What needs to be done
The lines below are to be quoted exactly, from the first through the one that contains "endpoints found under".

Entries shown
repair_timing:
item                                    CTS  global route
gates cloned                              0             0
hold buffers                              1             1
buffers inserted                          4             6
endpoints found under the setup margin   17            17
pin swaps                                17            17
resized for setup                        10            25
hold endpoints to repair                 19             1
[src/rtl/bsj_pkg.sv]
package bsj_pkg;

   localparam int STREAM_DATA = 0;
   localparam int STREAM_ECC  = 1;
   localparam int NUM_STREAMS = 2;

   typedef struct packed {
      logic erased;
      logic uncorr;
      logic force_ones;
   } verdict_t;

endpackage

[src/rtl/bsj_position_track.sv]
module bsj_position_track #(
   parameter int DATA_BYTES = 512,
   parameter int ECC_BYTES  = 13
) (
   input  logic clk,
   input  logic rst_n,
   input  logic start_i,
   input  logic valid_i,
   output logic is_ecc_o
);
   localparam int TOTAL = DATA_BYTES + ECC_BYTES;
   localparam int POS_W = $clog2(TOTAL + 1);

   logic [POS_W-1:0] idx_q;
   logic [POS_W-1:0] cur_idx;
   logic [POS_W-1:0] idx_next;

   // the start cycle's byte sits at position zero of the new sector
   always_comb begin
      cur_idx  = start_i ? '0 : idx_q;
      is_ecc_o = (cur_idx >= POS_W'(DATA_BYTES));
      idx_next = cur_idx;
      if (valid_i && (cur_idx != POS_W'(TOTAL))) begin
         idx_next = cur_idx + 1'b1;
      end
   end

   always_ff @(posedge clk or negedge rst_n) begin
      if (!rst_n) begin
         idx_q <= '0;
      end else begin
         idx_q <= idx_next;
      end
   end

endmodule

[src/rtl/bsj_zero_tally.sv]
module bsj_zero_tally #(
   parameter int BYTE_W   = 8,
   parameter int LIMIT    = 8,
   parameter int CNT_W    = 5,
   parameter int POP_TREE = 0
) (
   input  logic              clk,
   input  logic              rst_n,
   input  logic              clr_i,
   input  logic              en_i,
   input  logic [BYTE_W-1:0] byte_i,
   output logic [CNT_W-1:0]  cnt_next_o
);
   localparam int POP_W = $clog2(BYTE_W + 1);

   if ((POP_TREE != 0) && ((BYTE_W % 4) != 0)) begin : g_bad_tree
      $error("nibble popcount needs BYTE_W to be a multiple of 4");
   end

   logic [POP_W-1:0] zeros;

   if (POP_TREE != 0) begin : g_tree
      localparam int NIBS = BYTE_W / 4;
      logic [2:0] nib_z [NIBS];
      for (genvar n = 0; n < NIBS; n++) begin : g_nib
         assign nib_z[n] = 3'(~byte_i[4*n])   + 3'(~byte_i[4*n+1]) +
                           3'(~byte_i[4*n+2]) + 3'(~byte_i[4*n+3]);
      end
      always_comb begin
         zeros = '0;
         for (int n = 0; n < NIBS; n++) begin
            zeros = zeros + POP_W'(nib_z[n]);
         end
      end
   end else begin : g_flat
      always_comb begin
         zeros = '0;
         for (int b = 0; b < BYTE_W; b++) begin
            zeros = zeros + POP_W'(~byte_i[b]);
         end
      end
   end

   logic [CNT_W-1:0] cnt_q;
   logic [CNT_W-1:0] base;

   // once the count is past LIMIT it freezes; max value LIMIT + BYTE_W
   always_comb begin
      base       = clr_i ? '0 : cnt_q;
      cnt_next_o = base;
      if (en_i && (base <= CNT_W'(LIMIT))) begin
         cnt_next_o = base + CNT_W'(zeros);
      end
   end

   always_ff @(posedge clk or negedge rst_n) begin
      if (!rst_n) begin
         cnt_q <= '0;
      end else begin
         cnt_q <= cnt_next_o;
      end
   end

endmodule

[src/rtl/bsj_verdict.sv]
module bsj_verdict
   import bsj_pkg::*;
#(
   parameter int LIMIT = 8,
   parameter int CNT_W = 5
) (
   input  logic             clk,
   input  logic             rst_n,
   input  logic             fire_i,
   input  logic [CNT_W-1:0] data_cnt_i,
   input  logic [CNT_W-1:0] ecc_cnt_i,
   output logic             done_o,
   output verdict_t         verdict_o,
   output logic [CNT_W-1:0] flips_o
);
   logic [CNT_W:0] total;
   logic           blank;
   verdict_t       next_v;

   always_comb begin
      total             = {1'b0, data_cnt_i} + {1'b0, ecc_cnt_i};
      blank             = (total <= (CNT_W + 1)'(LIMIT));
      next_v.erased     = blank;
      next_v.uncorr     = !blank;
      next_v.force_ones = blank && (data_cnt_i != '0);
   end

   always_ff @(posedge clk or negedge rst_n) begin
      if (!rst_n) begin
         done_o    <= 1'b0;
         verdict_o <= '0;
         flips_o   <= '0;
      end else begin
         done_o <= fire_i;
         if (fire_i) begin
            verdict_o <= next_v;
            flips_o   <= blank ? data_cnt_i : '0;
         end
      end
   end

endmodule

[src/rtl/blank_sector_judge.sv]
module blank_sector_judge
   import bsj_pkg::*;
#(
   parameter int BYTE_W     = 8,
   parameter int DATA_BYTES = 512,
   parameter int ECC_BYTES  = 13,
   parameter int LIMIT      = 8,
   parameter int POP_TREE   = 0,
   parameter int CNT_W      = $clog2(LIMIT + BYTE_W + 1)
) (
   input  logic              clk,
   input  logic              rst_n,
   input  logic              start_i,
   input  logic              in_valid_i,
   input  logic [BYTE_W-1:0] in_byte_i,
   input  logic              in_ecc_last_i,
   output logic              done_o,
   output logic              erased_o,
   output logic              uncorrectable_o,
   output logic              force_ones_o,
   output logic [CNT_W-1:0]  flip_count_o
);
   localparam int MIN_CNT_W = $clog2(LIMIT + BYTE_W + 1);

   if (CNT_W < MIN_CNT_W) begin : g_bad_cnt
      $error("CNT_W too narrow for LIMIT + BYTE_W");
   end
   if (LIMIT < 1) begin : g_bad_limit
      $error("LIMIT must be at least 1");
   end
   if ((DATA_BYTES < 1) || (ECC_BYTES < 1)) begin : g_bad_len
      $error("sector needs data and ECC bytes");
   end

   logic             is_ecc;
   logic [CNT_W-1:0] cnt_next [NUM_STREAMS];
   verdict_t         verdict;

   bsj_position_track #(
      .DATA_BYTES (DATA_BYTES),
      .ECC_BYTES  (ECC_BYTES)
   ) pos_i (
      .clk      (clk),
      .rst_n    (rst_n),
      .start_i  (start_i),
      .valid_i  (in_valid_i),
      .is_ecc_o (is_ecc)
   );

   for (genvar s = 0; s < NUM_STREAMS; s++) begin : g_stream
      logic take;
      assign take = in_valid_i && (is_ecc == (s == STREAM_ECC));
      bsj_zero_tally #(
         .BYTE_W   (BYTE_W),
         .LIMIT    (LIMIT),
         .CNT_W    (CNT_W),
         .POP_TREE (POP_TREE)
      ) tally_i (
         .clk        (clk),
         .rst_n      (rst_n),
         .clr_i      (start_i),
         .en_i       (take),
         .byte_i     (in_byte_i),
         .cnt_next_o (cnt_next[s])
      );
   end

   bsj_verdict #(
      .LIMIT (LIMIT),
      .CNT_W (CNT_W)
   ) verdict_i (
      .clk        (clk),
      .rst_n      (rst_n),
      .fire_i     (in_valid_i && in_ecc_last_i),
      .data_cnt_i (cnt_next[STREAM_DATA]),
      .ecc_cnt_i  (cnt_next[STREAM_ECC]),
      .done_o     (done_o),
      .verdict_o  (verdict),
      .flips_o    (flip_count_o)
   );

   assign erased_o        = verdict.erased;
   assign uncorrectable_o = verdict.uncorr;
   assign force_ones_o    = verdict.force_ones;

endmodule

[config.mk]
export PLATFORM = sky130hd
export DESIGN_NAME = blank_sector_judge
export DESIGN_NICKNAME = d
export VERILOG_FILES = /design/src/rtl/bsj_pkg.sv /design/src/rtl/bsj_position_track.sv /design/src/rtl/bsj_zero_tally.sv /design/src/rtl/bsj_verdict.sv /design/src/rtl/blank_sector_judge.sv
export SDC_FILE = /design/constraint.sdc
export NUM_CORES = 1
export LEC_CHECK = 0
export BUFFER_PORTS_ARGS = -buffer_cell sky130_fd_sc_hd__buf_2
export CAP_MARGIN = 10
export CORE_AREA = 8 8 96 98
export DETAILED_ROUTE_END_ITERATION = 10
export DIE_AREA = 0 0 104 106
export PLACE_DENSITY = 0.54
export REMOVE_ABC_BUFFERS = 1
export SYNTH_ARGS = -nofsm -noshare
export SYNTH_HDL_FRONTEND = slang
export SYNTH_HIERARCHICAL = 1
export SYNTH_SLANG_ARGS = --single-unit
[constraint.sdc]
create_clock -name clk -period 4 [get_ports clk]
set_clock_uncertainty 0.1 [all_clocks]
set_input_delay 0.8 -clock clk [delete_from_list [all_inputs] [get_ports clk]]
set_output_delay 0.8 -clock clk [all_outputs]
set_load 0.005 [all_outputs]
# After elaboration in Yosys (flattened, before gate mapping)
# Index checks and enable logic that the tools add are counted.
[classes] n_lt_le_gt_ge=4 n_reduce_logical=9 eq_ne=1 bitwise_logic=9 muxes=7 add_sub_neg=11
[ops] operator="1-bit inverter with 4-bit output" count=8
[ops] operator="4-bit adder" count=7
[ops] operator="5-bit 2-to-1 mux" count=5
[ops] operator="10-bit 2-to-1 mux" count=2
[ops] operator="10-bit by 1-bit adder with 10-bit output (second input constant)" count=1
[ops] operator="5-bit by 4-bit adder with 5-bit output" count=2
[ops] operator="10-bit >= comparator (second input constant)" count=1
[ops] operator="5-bit by 4-bit less-or-equal comparator with 1-bit output (second input constant)" count=2
[ops] operator="10-bit != test (second input constant)" count=1
[ops] operator="1-bit logical AND" count=7
[ops] operator="5-bit by 5-bit adder with 6-bit output" count=1
[ops] operator="6-bit by 4-bit less-or-equal comparator with 1-bit output (second input constant)" count=1
[ops] operator="5-bit nonzero test" count=1
[ops] operator="1-bit zero test" count=1
[ops] operator="1-bit inverter" count=1
[word_totals] word_cells=49 in_bits=13 regBits=29

# Logic depth before layout (Yosys ltp)
# Gate-level depths: netlist of the first run.
[logic_depth] ltp_word=13 ltp_mapped=18 depth_no_buf=17

# Modules after synthesis
# Netlist of the first run, hierarchy kept.
[modules_own_cells] module="bsj_zero_tally" area_each_um2=536.8 cells_each=49 n_inst=2 seq_area_each_um2=125.1
[modules_own_cells] module="bsj_verdict" area_each_um2=625.6 cells_each=64 n_inst=1 seq_area_each_um2=225.2
[modules_own_cells] module="bsj_position_track" area_each_um2=581.8 cells_each=59 n_inst=1 seq_area_each_um2=250.2
[modules_own_cells] module="blank_sector_judge" area_each_um2=22.5 cells_each=3 n_inst=1 seq_area_each_um2=0.0

# Least setup slack after synthesis of the first run
# OpenSTA, ideal clock, no wires.
[synth_path] path_kind="input to register" start="input in_byte_i[1]" end="register verdict_i/verdict_o[0] (netlist name)" path_slack_ps=-1550 t_arrival_ps=5350 stages=13 path_cell_list="fa_1 > inv_1 > fa_1 > fa_1 > ha_1 > fa_1 > fa_1 > mux2_1 > fa_1 > xor2_1 > a2111oi_4 > o22ai_1 > o32ai_1"
[synth_lines] element="start: declaration" line="blank_sector_judge.sv:15" rtl="input logic [BYTE_W-1:0] in_byte_i,"
[synth_lines] element="end signal: assignment" line="bsj_verdict.sv:36" rtl="verdict_o <= next_v;"
[synth_lines] element="end: declaration" line="bsj_verdict.sv:13" rtl="output verdict_t verdict_o,"

==> results of run 1 <==
cell type report:
| type | instances | area (um^2) |
|---|---|---|
| fillers | 779 | 4670 |
| clock inverters | 2 | 37.5 |
| inverters | 21 | 78.8 |
| clock buffers | 6 | 82.6 |
| multi-input cells | 171 | 1750 |
| well taps | 105 | 131 |
| flip-flops and latches | 29 | 726 |
| repair buffers | 51 | 368 |
cell usage after synthesis (all sizes together) (4+ instances only):
library cell / count
a211oi: 4
a21oi: 14
dfrtp: 29
fa: 11
ha: 22
inv: 21
mux2: 8
nand2: 19
nand2b: 4
nand3: 11
nor2: 5
nor2b: 14
o21ai: 5
o311ai: 5
o31ai: 4
xor2: 7
flip-flops by register name (all words and copies together), names as in the netlist:
signal and cells:
verdict_i/verdict_o 3, pos_i/idx_q 10, g_stream.tally_i/cnt_q 10, verdict_i/done_o 1
verdict_i/flips_o 5
what timing repair did:
action | 4_1_cts | 5_1_grt
pin swaps | 33 | 15
gates resized for setup | 34 | 28
setup endpoints to repair | 16 | 16
buffers inserted | 2 | 3
worst max-delay path by stage:
stage                             from                                  to
after floorplan           in_byte_i[1]  verdict_i/verdict_o[0]$_DFFE_PN0P_
after global placement    in_byte_i[1]    verdict_i/flips_o[1]$_DFFE_PN0P_
after detailed placement  in_byte_i[1]    verdict_i/flips_o[1]$_DFFE_PN0P_
after CTS                 in_byte_i[3]  verdict_i/verdict_o[1]$_DFFE_PN0P_
after global routing      in_byte_i[1]    verdict_i/flips_o[0]$_DFFE_PN0P_
final                     in_byte_i[1]  verdict_i/verdict_o[1]$_DFFE_PN0P_
metal layers:
metal | global-route usage (%) | vias to the layer above | part of all wire (%)
met3 | 1.94 | 9 | 1.8
met1 | 13.1 | 918 | 49
li1 | - | 922 | -
met5 | 0 | - | 0
met2 | 16.8 | 24 | 48
met4 | 4.14 | 0 | 1.9
worst max-delay path: cells and delay by family:
family	cells	cell delay (ns)
adders and majority gates	7	3.13
AOI/OAI and AO/OA	2	0.47
buffers and inverters	3	0.33
muxes	1	0.31
and+or+nand+nor	2	0.31
metrics by stage:
step / util, % / std cells
CTS: 38.4 / 382
floorplan: - / 221
finish: 40.5 / 385
global route: 40.5 / 385
detailed placement: 34.6 / 372
global placement: 34.6 / 372
layout by cell type (no fill, tap or decap), types with 6 or more instances in the layout:
cell type / count
fa_1: 8
a21oi_1: 10
ha_4: 6
ha_1: 14
dfrtp_1: 29
nand3_2: 8
buf_2: 18
buf_6: 6
nor2b_1: 12
nand2_1: 16
clkbuf_8: 6
buf_4: 26
inv_1: 20
logic make-up after synthesis:
family / Yosys count / synth area share, %
AND/OR/NAND/NOR: 73 / 18.4
AO/OA/AOI/OAI: 47 / 16.8
adder cells (fa/ha/maj): 33 / 21.5
flip-flops: 29 / 31.5
buffers and inverters: 24 / 4.02
XOR/XNOR: 10 / 3.80
multiplexers: 8 / 3.91
power breakdown:
part	switching [uW]	internal (uW)	total [uW]
Sequential	37.1	349	387
Clock	124	202	327
Combinational	417	429	846
Total	578	981	1560
==> flow_metrics.py, run 1 <==
metrics = {
    "cts": {
        "cts_sinks": 29,
        "cts_tree": "done",
        "cts_root_buf": "clkbuf_8",
        "cts_hold_buffers": 0,
        "clockBufferDepth": 2,
        "htreeDepth": 2,
        "cts_made_buffers": 5,
        "clock_latency_ns": 0.28,
        "clk_pin_slew_ns": 0.07,
    },
    "setup_path": {
        "max_stage_delay_ns": 0.56,
        "r2r_start": "g_stream[1].tally_i/cnt_q[0]$_DFF_PN0_",
        "path_cells": "buf_8, fa_1, inv_2, fa_1, fa_1, ha_2, fa_2, fa_1, mux2_4, fa_2, or2_4, a2111oi_4, buf_6, nand2_2, o221a_1",
        "rr_worst_depth": 12,
        "ff2ff_setup_slack_ns": 0.79,
        "crit_fanout": 6,
        "cp.arrival_ns": 5.35,
        "start_kind": "input port",
        "r2r-end": "verdict_i/flips_o[3]$_DFFE_PN0P_",
        "critPathCaptureType": "flop",
        "path_common_cell": "fa_1",
        "critical_path_required_ns": 4.08,
        "cp_slowest_cell": "fa_2",
        "crit_type": "in -> reg",
    },
    "route": {
        "wl_per_cell_um": 14.4,
        "drc": 0,
        "first_pass_iters": 4,
        "viasPerCell": 4.86,
        "drt_wl_total_um": 5540,
        "postRouteAntennaNets": 0,
        "vias": 1873,
        "drt-initial-drc-count": 72,
    },
    "finish": {
        "antenna_cells": 0,
        "stdcell_area_um2": 3180,
        "layout-drive-gt1-share_pct": 43.2,
        "fin_nets": 325,
        "syn_to_final_growth_pct": 37.9,
    },
    "global_routing": {
        "grt_max_degree": 30,
        "grt_pass1_wl_um": 9400,
        "grt_pass1_vias": 1940,
        "grt-ovfl-total": 0,
        "antenna_found_initial": 0,
        "grt_usage_pct": 10.3,
    },
    "min_path": {
        "hold_path_class": "reg -> reg",
        "whs_endpoint": "verdict_i/flips_o[2]$_DFFE_PN0P_",
        "worstHoldStart": "verdict_i/flips_o[2]$_DFFE_PN0P_",
        "whs_path_depth": 2,
    },
    "die": {
        "die_y_um": 106,
        "io_pins": 22,
        "die_area_um2": 11000,
        "initial_utilization_pct": 29.4,
        "coreArea_um2": 7850,
        "num_rows": 33,
        "die_x_um": 104,
    },
    "flow_run": {
        "max-cap-violations": 0,
    },
    "sta": {
        "maxSlewHeadroom_pct": 55.7,
        "period_minus_slack_ns": 5.27,
        "worst_pin_slew_ns": 0.664,
        "rsz0062_at_grt": "yes",
        "fin_crit_sh_pct": 132,
        "finalMaxSlewViolations": 0,
        "tns_ns": -10.40,
        "setup_viol": 13,
        "fin_ws_ns": -1.27,
        "fmax_ghz": 0.190,
        "hold_viol_final": 0,
        "whs_ns": 0.414,
    },
    "synthesis": {
        "synth_flop_cell": "dfrtp_1",
        "post-synth-top-area-fraction_pct": 31.5,
        "syn_area_um2": 2300,
        "synth_cells": 224,
        "seq_area_frac_synth_pct": 31.5,
        "synth_cell_types": 52,
        "synth_edf_count": 0,
        "synth_area_leaders": "dfrtp_1, ha_1, fa_1",
        "synth_async_sr_flop_share_pct": 100,
        "synth_top_area_cell": "dfrtp_1",
        "synth_seq_cells": 29,
        "synth_warnings": 6,
        "syn_area_per_cell_um2": 10.3,
    },
    "run_status": {
        "status": "finished, violations left",
        "violations": "negative setup slack",
    },
    "power": {
        "p_per_area_nw_per_um2": 491,
        "p_leak_uw": 0.00141,
        "p_total_uw": 1560,
        "irDropWorstVdd_mv": 0.288,
    },
    "placed_design": {
        "io_buffers": 21,
        "pre_cts_ws_ns": -1.79,
        "dpl.hpwl_um": 4060,
        "placed_area_um2": 2710,
        "finalWeightedCongestion": 0.798,
    },
}
Note: power is estimated with default switching activity, not from simulation.
==> run 2, diff against run 1 <==
--- a/config.mk
+++ b/config.mk
@@ -5,12 +5,13 @@
 export SDC_FILE = /design/constraint.sdc
 export NUM_CORES = 1
 export LEC_CHECK = 0
+export ABC_AREA = 1
 export BUFFER_PORTS_ARGS = -buffer_cell sky130_fd_sc_hd__buf_2
 export CAP_MARGIN = 10
-export CORE_AREA = 8 8 96 98
+export CORE_AREA = 8 8 99 101
 export DETAILED_ROUTE_END_ITERATION = 10
-export DIE_AREA = 0 0 104 106
-export PLACE_DENSITY = 0.54
+export DIE_AREA = 0 0 107 109
+export PLACE_DENSITY = 0.55
 export REMOVE_ABC_BUFFERS = 1
 export SYNTH_ARGS = -nofsm -noshare
 export SYNTH_HDL_FRONTEND = slang
==> run 2 against run 1 <==
Net effect:
- the flow still finishes with violations (negative setup slack)
- critical path depth is 4 higher
- utilization decreased by 1.5 points
- area after synthesis up 8.7%
- clock power is 11% lower
- first-iteration DRC count increased by 1.4%
- sequential cell count is the same
- worst hold slack got worse by 0.033 ns
- final area grew 2.8%
- register-to-register slack improved by 0.58 ns
- non-clock buffer count fell by 9
- largest power group unchanged
==> flow_metrics.py, run 2 <==
metrics = {
    "setup_path": {
        "path_common_cell": "fa_1",
        "cp_slowest_cell": "fa_1",
        "path_cells": "buf_8, fa_1, inv_2, fa_1, fa_1, ha_4, fa_2, fa_2, a21oi_2, nor2_1, nor2_1, o21ai_2, ha_4, buf_6, nand3_4, nand2_4, nor2_8, nand3_2, nand2_1",
        "critical_path_required_ns": 4.11,
        "crit_fanout": 8,
        "max_stage_delay_ns": 0.56,
        "r2r_start": "g_stream[1].tally_i/cnt_q[0]$_DFF_PN0_",
        "critPathCaptureType": "flop",
        "cp.arrival_ns": 4.86,
        "critPathTopFamily": "adder cells",
        "cp_num_buf_inv": 3,
        "cp-startpoint": "in_byte_i[3]",
        "crit_type": "in -> reg",
        "start_kind": "input port",
    },
    "sta": {
        "fin_ws_ns": -0.756,
        "fin_crit_sh_pct": 119,
        "maxSlewHeadroom_pct": 57.1,
        "hold_viol_final": 0,
        "fmax_ghz": 0.210,
        "worst_pin_slew_ns": 0.643,
        "finalMaxSlewViolations": 0,
        "setup_viol": 10,
        "period_minus_slack_ns": 4.76,
        "rsz0062_at_grt": "yes",
    },
    "finish": {
        "final_common_cell": "nand2_1",
        "layout-drive-gt1-share_pct": 34.9,
        "stdcell_count": 486,
        "syn_to_final_growth_pct": 30.5,
        "fillers": 853,
        "largestRegisters": "g_stream.tally_i/cnt_q x10, pos_i/idx_q x10, verdict_i/flips_o x5",
        "fin_nets": 424,
        "antenna_cells": 0,
        "mostFrequentLayoutCells": "nand2_1, inv_1, dfrtp_1",
    },
    "synthesis": {
        "synth_cells": 329,
        "synth_warnings": 6,
        "synth_flop_cell": "dfrtp_1",
        "synth_common_cells": "nand2_1, inv_1, dfrtp_1",
        "synth_seq_cells": 29,
        "syn_area_per_cell_um2": 7.61,
        "synth_async_sr_flop_share_pct": 100,
        "synth_area_leaders": "dfrtp_1, nand2_1, ha_1",
        "seq_area_frac_synth_pct": 29.0,
        "synth_edf_count": 0,
        "yosysMostFrequentCell": "nand2_1",
        "post-synth-top-area-fraction_pct": 29.0,
        "synth_top_area_cell": "dfrtp_1",
        "synth_cell_types": 27,
        "syn_area_um2": 2500,
    },
    "die": {
        "io_pins": 22,
        "num_rows": 34,
        "die_area_um2": 11700,
        "coreArea_um2": 8380,
        "die_x_um": 107,
        "die_y_um": 109,
        "initial_utilization_pct": 29.9,
    },
    "route": {
        "drt_wl_total_um": 5680,
        "postRouteAntennaNets": 0,
        "vias": 2169,
        "drc": 0,
        "drt-initial-drc-count": 73,
        "viasPerCell": 4.46,
        "wl_per_cell_um": 11.7,
        "first_pass_iters": 4,
    },
    "flow_run": {
        "max-cap-violations": 0,
    },
    "power": {
        "p_leak_uw": 0.00175,
        "power_switching_share_pct": 37.4,
        "irDropWorstVdd_mv": 0.153,
        "p_per_area_nw_per_um2": 416,
        "internal_power_uw": 851,
        "clockPowerShare_pct": 21.4,
        "pwr-share-seq_pct": 27.2,
        "p_sw_uw": 508,
        "p_comb_share_pct": 51.4,
    },
    "placed_design": {
        "io_buffers": 21,
        "finalWeightedCongestion": 0.773,
        "post-place-cells": 470,
        "pre_cts_ws_ns": -1.25,
        "dpl.hpwl_um": 4240,
    },
    "cts": {
        "cts_root_buf": "clkbuf_8",
        "cts_tree": "done",
        "clk_pin_slew_ns": 0.06,
        "clock_latency_ns": 0.27,
        "cts_sinks": 29,
        "clockBufferDepth": 2,
        "htreeDepth": 2,
        "cts_made_buffers": 5,
    },
    "global_routing": {
        "grt_usage_pct": 10.4,
        "antenna_found_initial": 0,
        "grt_max_degree": 30,
        "grt-ovfl-total": 0,
        "grt_pass1_vias": 2344,
        "grt_pass1_wl_um": 10200,
    },
    "min_path": {
        "hold_path_class": "reg -> reg",
        "worstHoldStart": "verdict_i/flips_o[0]$_DFFE_PN0P_",
    },
    "run_status": {
        "status": "finished, violations left",
        "violations": "negative setup slack",
    },
}
run 2: changes by cell type after synthesis, moves of 6 or more:
cell     before  now
inv_1        21   53
nor2b_1      12    0
nand2_1      19  113
a21oi_1      13    5
mux2_1        7    0
nor2_1        5   20
nor2_2        0    6
nand2_2       0    8
nand3_1       9   23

Response to the exercise
repair_timing:
item                                    CTS  global route
gates cloned                              0             0
hold buffers                              1             1
buffers inserted                          4             6
endpoints found under the setup margin   17            17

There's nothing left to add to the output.